Now, the second reason why you may prefer the Pixel 4a when it comes to the battery department is… charging. The Pixel 4a offers 18W fast wired charging, while the Nokia 7.2 is stuck at 10W. The difference is quite considerable in practice. If you charge your phone overnight, that shouldn’t be much of an issue. But if you do find yourself in need of a charge in the middle of the day, the Pixel 4a’s charging is definitely useful. Do note that neither of the two phones offer wireless charging.
Google Pixel 4a vs Nokia 7.2: Cameras
The Google Pixel 4a offers a single camera on the back, while the Nokia 7.2 has three of them. The thing is, the Pixel 4a is the phone to get if you’re looking for a good camera. This phone will offer essentially the same experience as the Pixel 5, Google’s current flagship. Well, it will offer the same experience as far as the main camera is concerned, as the Pixel 5 has two of them on the back.
In any case, the Pixel 4a can capture some great-looking pictures. Those pics offer plenty of detail, great dynamic range, and the phone even shines in low light. The company’s Night Sight mode for low light photography is great thanks to Google’s algorithms. Having said that, the Nokia 7.2 does offer an ultra-wide angle camera on the back, as well as a depth camera. That’s something the Pixel 4a doesn’t have.
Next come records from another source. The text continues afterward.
<file path="src/logic/scope_pkg.sv">
package scope_pkg;

   ////////////////////////////////////////////////////////////
   // screen and trace geometry
   ////////////////////////////////////////////////////////////
   localparam int SCREEN_W = 800;
   localparam int SCREEN_H = 600;
   localparam int COORD_W = 11;
   localparam int TRACE_COUNT = 2;
   localparam int TRACE_W = 640;                      // columns from x = 0
   localparam int TRACE_PTR_W = $clog2(TRACE_W);
   localparam int PLOT_W = 8;                         // offset binary plot level
   localparam logic [TRACE_COUNT-1:0][COORD_W-1:0] TRACE_TOP_Y = {11'd438, 11'd266};
   localparam int SAMPLE_PERIOD_CYCLES = 64;
   localparam int SAMPLE_CNT_W = $clog2(SAMPLE_PERIOD_CYCLES);

   ////////////////////////////////////////////////////////////
   // cursor
   ////////////////////////////////////////////////////////////
   localparam int CURSOR_SIZE = 8;
   localparam logic [COORD_W-1:0] CURSOR_HOME_X = 11'd396;
   localparam logic [COORD_W-1:0] CURSOR_HOME_Y = 11'd296;
   localparam logic [COORD_W-1:0] CURSOR_MAX_X = COORD_W'(SCREEN_W - CURSOR_SIZE);
   localparam logic [COORD_W-1:0] CURSOR_MAX_Y = COORD_W'(SCREEN_H - CURSOR_SIZE);
   localparam logic [1:0][11:0] CURSOR_COLORS = {12'hf00, 12'hfff};  // [0] white, [1] red
   localparam int SLOW_FRAME_DIV = 4;
   localparam int SLOW_CNT_W = $clog2(SLOW_FRAME_DIV);

   ////////////////////////////////////////////////////////////
   // keyboard
   ////////////////////////////////////////////////////////////
   localparam int KEY_COUNT = 17;
   localparam logic [7:0] KEY_BREAK_OFFSET = 8'd128;

   // listed msb first, so entry k lines up with bit k of held_keys_t
   localparam logic [KEY_COUNT-1:0][7:0] KEY_MAKE_CODES = {
      8'h02, 8'h03, 8'h04, 8'h05, 8'h06, 8'h07, 8'h08, 8'h09,  // 1 to 8
      8'h3b, 8'h3c,                                            // f1 f2
      8'h31, 8'h32, 8'h39,                                     // n m space
      8'h4b, 8'h4d, 8'h48, 8'h50                               // left right up down
   };

   typedef struct packed {
      logic [7:0] r;
      logic [7:0] g;
      logic [7:0] b;
   } rgb_t;

   typedef struct packed {
      logic [COORD_W-1:0] x;
      logic [COORD_W-1:0] y;
   } screen_pos_t;

   typedef struct packed {
      logic key_1;
      logic key_2;
      logic key_3;
      logic key_4;
      logic key_5;
      logic key_6;
      logic key_7;
      logic key_8;
      logic f1;
      logic f2;
      logic n;
      logic m;              // slow cursor
      logic space;          // colour toggle
      logic left;
      logic right;
      logic up;
      logic down;
   } held_keys_t;

   typedef struct packed {
      logic       sign;
      logic [6:0] upper;    // plotted bits
      logic [3:0] low;
   } sample_fields_t;

   // one dds word, read as a number or as plot fields
   typedef union packed {
      logic signed [11:0] amplitude;
      sample_fields_t     fields;
   } sample_word_u;

   typedef struct packed {
      logic        valid;
      screen_pos_t pos;
   } raster_t;

   localparam rgb_t TRACE_COLOR = '{r: 8'h00, g: 8'hff, b: 8'h30};

endpackage
</file>
<file path="src/logic/key_state_tracker.sv">
`timescale 1ns/1ps

module key_state_tracker
(
   input  logic                  CLK_25MHZ,
   input  logic                  reset_from_key,
   input  logic [7:0]            key_event,
   input  logic                  key_event_ready,
   output scope_pkg::held_keys_t held_keys
);

   logic [scope_pkg::KEY_COUNT-1:0] key_flags;   // bit k follows KEY_MAKE_CODES[k]
   logic [scope_pkg::KEY_COUNT-1:0] make_hit;
   logic [scope_pkg::KEY_COUNT-1:0] break_hit;

   ////////////////////////////////////////////////////////////
   // event byte decode
   ////////////////////////////////////////////////////////////
   always_comb
   begin
      for (int k = 0; k < scope_pkg::KEY_COUNT; k++)
      begin
         make_hit[k]  = key_event == scope_pkg::KEY_MAKE_CODES[k];
         break_hit[k] = key_event == scope_pkg::KEY_MAKE_CODES[k]
                                     + scope_pkg::KEY_BREAK_OFFSET;  // break is make + 128
      end
   end

   always_ff @(posedge CLK_25MHZ)
   begin
      if (reset_from_key)
      begin
         key_flags <= '0;
      end
      else if (key_event_ready)
      begin
         key_flags <= (key_flags | make_hit) & ~break_hit;  // unknown byte hits nothing
      end
   end

   assign held_keys = scope_pkg::held_keys_t'(key_flags);

endmodule

</file>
The results from the main camera are not as good as on the Pixel 4a, not even close. The phone can do a decent job during the day, though it does tend to overexpose a bit. The wide-angle camera doesn’t do such a good job, though. When it comes to low light shots, well, the Pixel 4a is easily a considerably better option. All in all, if you’re planning to take a lot of pictures, the Pixel 4a is the way to go.
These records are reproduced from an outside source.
### config.mk
export PLATFORM = sky130hd
export DESIGN_NAME = decodeStage
export DESIGN_NICKNAME = d
export VERILOG_FILES = /design/src/decodePkg.sv /design/src/hazardUnit.sv /design/src/issueLatch.sv /design/src/instrDecoder.sv /design/src/regFileBypass.sv /design/src/decodeStage.sv
export SDC_FILE = /design/constraint.sdc
export NUM_CORES = 1
export LEC_CHECK = 0
export BUFFER_PORTS_ARGS = -buffer_cell sky130_fd_sc_hd__buf_4
export CAP_MARGIN = 25
export CELL_PAD_IN_SITES_DETAIL_PLACEMENT = 0
export CELL_PAD_IN_SITES_GLOBAL_PLACEMENT = 1
export CORE_MARGIN = 1
export CORE_UTILIZATION = 45
export CTS_CLUSTER_SIZE = 40
export DETAILED_ROUTE_END_ITERATION = 16
export PLACE_DENSITY_LB_ADDON = 0.1
export SYNTH_ARGS = -nofsm -noshare
export SYNTH_HDL_FRONTEND = slang
export SYNTH_HIERARCHICAL = 1
export SYNTH_SLANG_ARGS = --single-unit
export TNS_END_PERCENT = 5
### constraint.sdc
create_clock -name clk -period 6.65 [get_ports clk]
set_clock_uncertainty 0.1 [all_clocks]
set_input_delay 0.9975 -clock clk [delete_from_list [all_inputs] [get_ports clk]]
set_output_delay 0.9975 -clock clk [all_outputs]
set_load 0.05 [all_outputs]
As far as audio is concerned, both phones are good enough… for most people, anyway. Both phones come with a 3.5mm headphone jack, and the audio through a good pair of headphones is… good. You’ll get decent, and sharp audio, which is well-balanced. As long as you’re not expecting miracles, you’ll be happy with the results. The same goes for audio over a Bluetooth connection.
What about the speakers? Well, the Pixel 4a is easily the better choice in that regard. The Pixel 4a comes with stereo speakers, while the Nokia 7.2 is limited to a single unit. That single speaker is good, but it cannot measure to what the Pixel 4a offers. It does sound a bit thin in comparison, and it focuses more on mids and highs, than it does on lows. Considering the price, though, it’s not that bad.